Described by its opponents as a “bounty hunting” scheme, SB 8 creates a private cause of action and monetary reward incentivizing private citizens to bring lawsuits against any person who “aids or abets the performance or inducement of an abortion” after fetal cardiac activity is detected—usually about six weeks into pregnancy.
Since the enforcement mechanism circumvents the state, mostly conservative judges have rejected legal challenges seeking to hold the statute unconstitutional in a post-Roe v. Wade era. The conservative-dominated Supreme Court demurred, tossing most of one lawsuit captioned Whole Woman’s Health v. Jackson last December. Justice Neil Gorsuch cited the narrow jurisdiction of federal courts in his ruling.

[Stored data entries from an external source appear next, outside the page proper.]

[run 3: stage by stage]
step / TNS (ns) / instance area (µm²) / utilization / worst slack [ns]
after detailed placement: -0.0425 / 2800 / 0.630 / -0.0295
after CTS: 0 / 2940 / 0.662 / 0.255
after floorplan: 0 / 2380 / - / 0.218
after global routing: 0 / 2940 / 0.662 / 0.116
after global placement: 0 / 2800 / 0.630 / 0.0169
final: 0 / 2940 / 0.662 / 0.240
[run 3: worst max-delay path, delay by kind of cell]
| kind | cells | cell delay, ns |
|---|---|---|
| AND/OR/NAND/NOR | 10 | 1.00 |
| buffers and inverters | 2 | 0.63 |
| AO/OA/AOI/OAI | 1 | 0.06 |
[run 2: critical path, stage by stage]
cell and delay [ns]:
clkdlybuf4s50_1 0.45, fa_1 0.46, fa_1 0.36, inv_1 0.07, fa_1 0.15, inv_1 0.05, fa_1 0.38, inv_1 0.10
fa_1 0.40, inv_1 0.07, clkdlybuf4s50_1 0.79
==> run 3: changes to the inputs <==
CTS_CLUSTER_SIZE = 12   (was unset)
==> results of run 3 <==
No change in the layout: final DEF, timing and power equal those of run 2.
===== src/rtl/ysyx_23060332_exu_ctrl.sv =====
// Multi-cycle sequencer for the NPC core: fetch at pc, hold the word for the IDU,
// retire addi with a one-cycle rf_wen strobe, stop on ebreak, illegal inst or fetch timeout.
module ysyx_23060332_exu_ctrl #(
   parameter int unsigned       ADDR_W      = 32,
   parameter logic [ADDR_W-1:0] RESET_PC    = ADDR_W'(32'h8000_0000),
   parameter int unsigned       TIMEOUT_CYC = 255
) (
   input  logic              clk,
   input  logic              rst_n,
   input  logic              start,
   output logic              ifu_req,
   output logic [ADDR_W-1:0] ifu_addr,
   input  logic              ifu_rvalid,
   input  logic [31:0]       ifu_rdata,
   output logic [31:0]       inst,
   input  logic              dec_valid,
   input  logic              dec_ebreak,
   output logic              rf_wen,
   output logic [ADDR_W-1:0] pc,
   output logic [31:0]       retire_cnt,
   output logic              halted,
   output logic              trap,
   output logic [1:0]        trap_cause
);

   localparam int unsigned WAIT_W = (TIMEOUT_CYC > 1) ? $clog2(TIMEOUT_CYC) : 1;
   localparam logic [WAIT_W-1:0] WAIT_LAST = WAIT_W'(TIMEOUT_CYC - 1);

   localparam logic [1:0] CAUSE_ILLEGAL = 2'd1;
   localparam logic [1:0] CAUSE_TIMEOUT = 2'd2;

   typedef enum logic [2:0] {
      S_IDLE,
      S_FETCH,
      S_DECODE,
      S_WB,
      S_HALT,
      S_TRAP
   } state_e;

   state_e            state_q,  state_d;
   logic [ADDR_W-1:0] pc_q,     pc_d;
   logic [31:0]       inst_q,   inst_d;
   logic [31:0]       retire_q, retire_d;
   logic [WAIT_W-1:0] wait_q,   wait_d;
   logic [1:0]        cause_q,  cause_d;

   always_ff @(posedge clk or negedge rst_n) begin
      if (!rst_n) begin
         state_q  <= S_IDLE;
         pc_q     <= RESET_PC;
         inst_q   <= '0;
         retire_q <= '0;
         wait_q   <= '0;
         cause_q  <= '0;
      end else begin
         state_q  <= state_d;
         pc_q     <= pc_d;
         inst_q   <= inst_d;
         retire_q <= retire_d;
         wait_q   <= wait_d;
         cause_q  <= cause_d;
      end
   end

   always_comb begin
      state_d  = state_q;
      pc_d     = pc_q;
      inst_d   = inst_q;
      retire_d = retire_q;
      wait_d   = wait_q;
      cause_d  = cause_q;
      unique case (state_q)
         S_IDLE: begin
            if (start) state_d = S_FETCH;
         end
         S_FETCH: begin
            // A response arriving on the last allowed cycle still beats the timeout.
            if (ifu_rvalid) begin
               inst_d  = ifu_rdata;
               wait_d  = '0;
               state_d = S_DECODE;
            end else if (wait_q == WAIT_LAST) begin
               cause_d = CAUSE_TIMEOUT;
               state_d = S_TRAP;
            end else begin
               wait_d = wait_q + 1'b1;
            end
         end
         S_DECODE: begin
            if (dec_ebreak) begin
               state_d = S_HALT;
            end else if (dec_valid) begin
               state_d = S_WB;
            end else begin
               cause_d = CAUSE_ILLEGAL;
               state_d = S_TRAP;
            end
         end
         S_WB: begin
            pc_d     = pc_q + ADDR_W'(4);
            retire_d = retire_q + 32'd1;
            state_d  = S_FETCH;
         end
         S_HALT:  state_d = S_HALT;
         S_TRAP:  state_d = S_TRAP;
         default: state_d = S_IDLE;
      endcase
   end

   // Every output is a register or a decode of the state register.
   assign ifu_req    = (state_q == S_FETCH);
   assign ifu_addr   = pc_q;
   assign pc         = pc_q;
   assign inst       = inst_q;
   assign rf_wen     = (state_q == S_WB);
   assign retire_cnt = retire_q;
   assign halted     = (state_q == S_HALT);
   assign trap       = (state_q == S_TRAP);
   assign trap_cause = cause_q;

endmodule
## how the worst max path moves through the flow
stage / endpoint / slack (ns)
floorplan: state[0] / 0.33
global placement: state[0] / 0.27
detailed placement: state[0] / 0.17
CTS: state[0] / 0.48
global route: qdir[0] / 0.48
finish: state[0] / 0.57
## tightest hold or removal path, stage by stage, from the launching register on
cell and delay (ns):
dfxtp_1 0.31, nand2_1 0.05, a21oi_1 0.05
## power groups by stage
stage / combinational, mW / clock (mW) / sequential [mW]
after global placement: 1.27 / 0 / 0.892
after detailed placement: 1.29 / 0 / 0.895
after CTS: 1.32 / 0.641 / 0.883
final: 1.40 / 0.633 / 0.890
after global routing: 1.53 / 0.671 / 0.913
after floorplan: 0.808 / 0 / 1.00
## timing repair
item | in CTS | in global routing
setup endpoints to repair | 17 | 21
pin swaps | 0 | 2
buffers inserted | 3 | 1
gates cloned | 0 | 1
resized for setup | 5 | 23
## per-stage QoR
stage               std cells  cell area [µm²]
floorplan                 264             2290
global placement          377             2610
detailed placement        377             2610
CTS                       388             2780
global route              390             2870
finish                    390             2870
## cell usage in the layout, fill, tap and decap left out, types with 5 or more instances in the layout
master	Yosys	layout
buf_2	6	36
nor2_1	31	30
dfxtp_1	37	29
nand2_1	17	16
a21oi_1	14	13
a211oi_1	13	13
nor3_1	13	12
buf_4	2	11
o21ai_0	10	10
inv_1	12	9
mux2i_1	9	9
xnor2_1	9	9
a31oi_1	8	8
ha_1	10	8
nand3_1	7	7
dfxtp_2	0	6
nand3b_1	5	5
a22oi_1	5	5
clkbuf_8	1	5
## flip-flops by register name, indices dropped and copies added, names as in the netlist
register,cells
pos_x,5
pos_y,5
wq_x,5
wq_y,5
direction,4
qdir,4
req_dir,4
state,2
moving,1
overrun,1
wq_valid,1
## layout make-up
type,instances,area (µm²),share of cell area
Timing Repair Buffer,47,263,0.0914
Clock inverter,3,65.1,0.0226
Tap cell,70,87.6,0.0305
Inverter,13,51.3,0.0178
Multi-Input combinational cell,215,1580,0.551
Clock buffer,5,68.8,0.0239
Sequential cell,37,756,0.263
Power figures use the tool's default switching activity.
## config.mk

```make
export PLATFORM = sky130hd
export DESIGN_NAME = multi_unit_cdb_arbiter
export DESIGN_NICKNAME = d
export VERILOG_FILES = /design/src/rtl/multi_unit_cdb_arbiter.sv
export SDC_FILE = /design/constraint.sdc
export NUM_CORES = 1
export LEC_CHECK = 0
export ABC_AREA = 1
export BUFFER_PORTS_ARGS = -buffer_cell sky130_fd_sc_hd__buf_2
export CAP_MARGIN = 5
export CORE_UTILIZATION = 30
export DETAILED_ROUTE_END_ITERATION = 8
export SKIP_CTS_REPAIR_TIMING = 1
export SYNTH_ARGS = -nofsm -noshare
export SYNTH_HDL_FRONTEND = slang
export SYNTH_SLANG_ARGS = --single-unit
```

## constraint.sdc

```tcl
create_clock -name clk -period 3.9 [get_ports clk]
set_input_delay 0.39 -clock clk [delete_from_list [all_inputs] [get_ports clk]]
set_output_delay 0.39 -clock clk [all_outputs]
set_load 0.1 [all_outputs]
```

The high court did, however, allow a narrow part of the case to proceed against the Texas Medical Board and other state licensing officials, seeking to prevent them from taking disciplinary actions against doctors and other health professionals who provide abortion care in violation of SB 8.
The Fifth Circuit certified a question asking the Texas Supreme Court whether officials have the authority to revoke licenses for violations of SB 8.
On Friday, Texas’s highest court ruled that they do not, leaving out the remaining state actors available to stand in as a defendant in challenging the law.
“Senate Bill 8 provides that its requirements may be enforced by a private civil action, that no state official may bring or participate as a party in any such action, that such an action is the exclusive means to enforce the requirements, and that these restrictions apply notwithstanding any other law,” Justice Jeffrey Boyd wrote in a 23-page ruling. “Based on these provisions, we conclude that Texas law does not grant the state-agency executives named as defendants in this case any authority to enforce the Act’s requirements, either directly or indirectly.”
Julia Kaye, a staff attorney for the American Civil Liberties Union’s Reproductive Freedom Project, declared: “The courts have once again failed Texans.”
“This is another devastating injustice, and people will continue to be denied the basic human dignity of being able to control their own body,” Kaye wrote in a statement. “Some have been able to overcome this cruel law through the extraordinary support of abortion funds and the reproductive rights and justice movement to get abortion care very early in Texas or travel out of state. But too many others have been denied abortion care altogether, and the brunt of this horrific law has fallen on the most marginalized people, including people of color and people with the fewest resources. The public cannot stand by while extremist politicians and cowardly courts strip away our civil rights.”
The ACLU says that the ruling means SB 8 will remain law of the land in Texas for the foreseeable future, and it notes copycat statutes proliferate across the nation, with legislation introduced in Alabama, Arizona, Florida, Idaho, Maryland, Minnesota, Missouri, Ohio, and Wisconsin. One is likely to pass in Oklahoma by the end of the month, according to the group.
Other groups involved in the litigation include Center for Reproductive Rights, Planned Parenthood Federation of America, the Lawyering Project, and Morrison & Foerster LLP.
Nancy Northup, the president and CEO of the Center for Reproductive Rights, called the decision bodes a “moment of crisis not only for reproductive rights but for our justice system and the rule of law.”
“With this ruling, the sliver of this case that we were left with is gone,” Northup wrote. “An unconstitutional ban on abortion after six weeks continues unchecked in the state of Texas. The courts have allowed Texas to nullify a constitutional right. We will continue to do everything in our power to right this wrong.”